### Work instruction
Copy each line below containing "error".

Collected data entries
$ cat src/hdl/escape_sequence_stripper.sv
// a result is registered in the output register; throughput is one byte per cycle while
// the skid is empty, set by the single phase and skip-count register update
// a skid register keeps input ready for one result while the output is stalled
// reset: synchronous active-high rst returns the parser to normal text, skip count
// to zero, and empties the output and skid registers
module escape_sequence_stripper
  import esc_strip_pkg::*;
(
  input  logic             clk,
  input  logic             rst,
  esc_strip_in_if.sink     raw,
  esc_strip_out_if.source  clean
);

  logic [2:0] phase;
  logic [2:0] phase_next;
  logic [1:0] skip_left;
  logic [1:0] skip_left_next;
  logic       res_valid;
  result_t    res;

  logic       out_valid;
  result_t    out_data;
  logic       skid_valid;
  result_t    skid_data;

  logic       in_fire;
  logic       out_fire;

  assign raw.ready      = !skid_valid;
  assign in_fire        = raw.valid && raw.ready;
  assign out_fire       = out_valid && clean.ready;
  assign clean.valid    = out_valid;
  assign clean.out_byte = out_data.out_byte;
  assign clean.is_end   = out_data.is_end;

  always_comb begin
    phase_next     = phase;
    skip_left_next = skip_left;
    res_valid      = 1'b0;
    res.out_byte   = raw.in_byte;
    res.is_end     = 1'b0;
    if (raw.in_byte == 8'h00) begin
      phase_next     = PH_NORMAL;
      skip_left_next = 2'd0;
      res_valid      = 1'b1;
      res.is_end     = 1'b1;
    end else begin
      unique case (phase)
        PH_AFTER_ESC: begin
          if (raw.in_byte == CH_BRACKET) begin
            phase_next = PH_CSI;
          end else if (raw.in_byte == CH_EQUALS) begin
            phase_next     = PH_SKIP;
            skip_left_next = SKIP_EQUALS;
          end else if (raw.in_byte == CH_RPAREN || raw.in_byte == CH_BANG) begin
            phase_next     = PH_SKIP;
            skip_left_next = SKIP_SHORT;
          end else begin
            phase_next = PH_NORMAL;
          end
        end
        PH_SKIP: begin
          if (skip_left <= 2'd1) begin
            skip_left_next = 2'd0;
            phase_next     = PH_NORMAL;
          end else begin
            skip_left_next = skip_left - 2'd1;
          end
        end
        PH_CSI: begin
          if (is_ascii_letter(raw.in_byte)) begin
            phase_next = PH_NORMAL;
          end else if (is_sjis_lead(raw.in_byte)) begin
            phase_next = PH_CSI_TRAIL;
          end
        end
        PH_CSI_TRAIL: begin
          phase_next = PH_CSI;
        end
        default: begin
          if (raw.in_byte == ESC_CODE) begin
            phase_next = PH_AFTER_ESC;
          end else begin
            phase_next = PH_NORMAL;
            res_valid  = 1'b1;
          end
        end
      endcase
    end
  end

  always_ff @(posedge clk) begin
    if (rst) begin
      phase     <= PH_NORMAL;
      skip_left <= 2'd0;
    end else if (in_fire) begin
      phase     <= phase_next;
      skip_left <= skip_left_next;
    end
  end

  always_ff @(posedge clk) begin
    if (rst) begin
      out_valid  <= 1'b0;
      skid_valid <= 1'b0;
    end else if (skid_valid) begin
      if (out_fire) begin
        out_data   <= skid_data;
        skid_valid <= 1'b0;
      end
    end else if (in_fire && res_valid) begin
      if (!out_valid || out_fire) begin
        out_data  <= res;
        out_valid <= 1'b1;
      end else begin
        skid_data  <= res;
        skid_valid <= 1'b1;
      end
    end else if (out_fire) begin
      out_valid <= 1'b0;
    end
  end

  a_skid_behind_out: assert property (@(posedge clk) disable iff (rst)
    skid_valid |-> out_valid)
    else $error("skid register holds a result while the output is empty");

  a_skip_only_in_skip: assert property (@(posedge clk) disable iff (rst)
    skip_left != 2'd0 |-> phase == PH_SKIP)
    else $error("skip count left over outside the skip phase");

  a_zero_resets: assert property (@(posedge clk) disable iff (rst)
    in_fire && raw.in_byte == 8'h00 |=> phase == PH_NORMAL && skip_left == 2'd0 && out_valid)
    else $error("end of text did not reset the parser or give a result");

  a_drop_keeps_out: assert property (@(posedge clk) disable iff (rst)
    in_fire && !res_valid && !out_fire && !skid_valid |=> out_valid == $past(out_valid))
    else $error("dropped byte changed the output register");

endmodule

### Task result
    else $error("skid register holds a result while the output is empty");
    else $error("skip count left over outside the skip phase");
    else $error("end of text did not reset the parser or give a result");
    else $error("dropped byte changed the output register");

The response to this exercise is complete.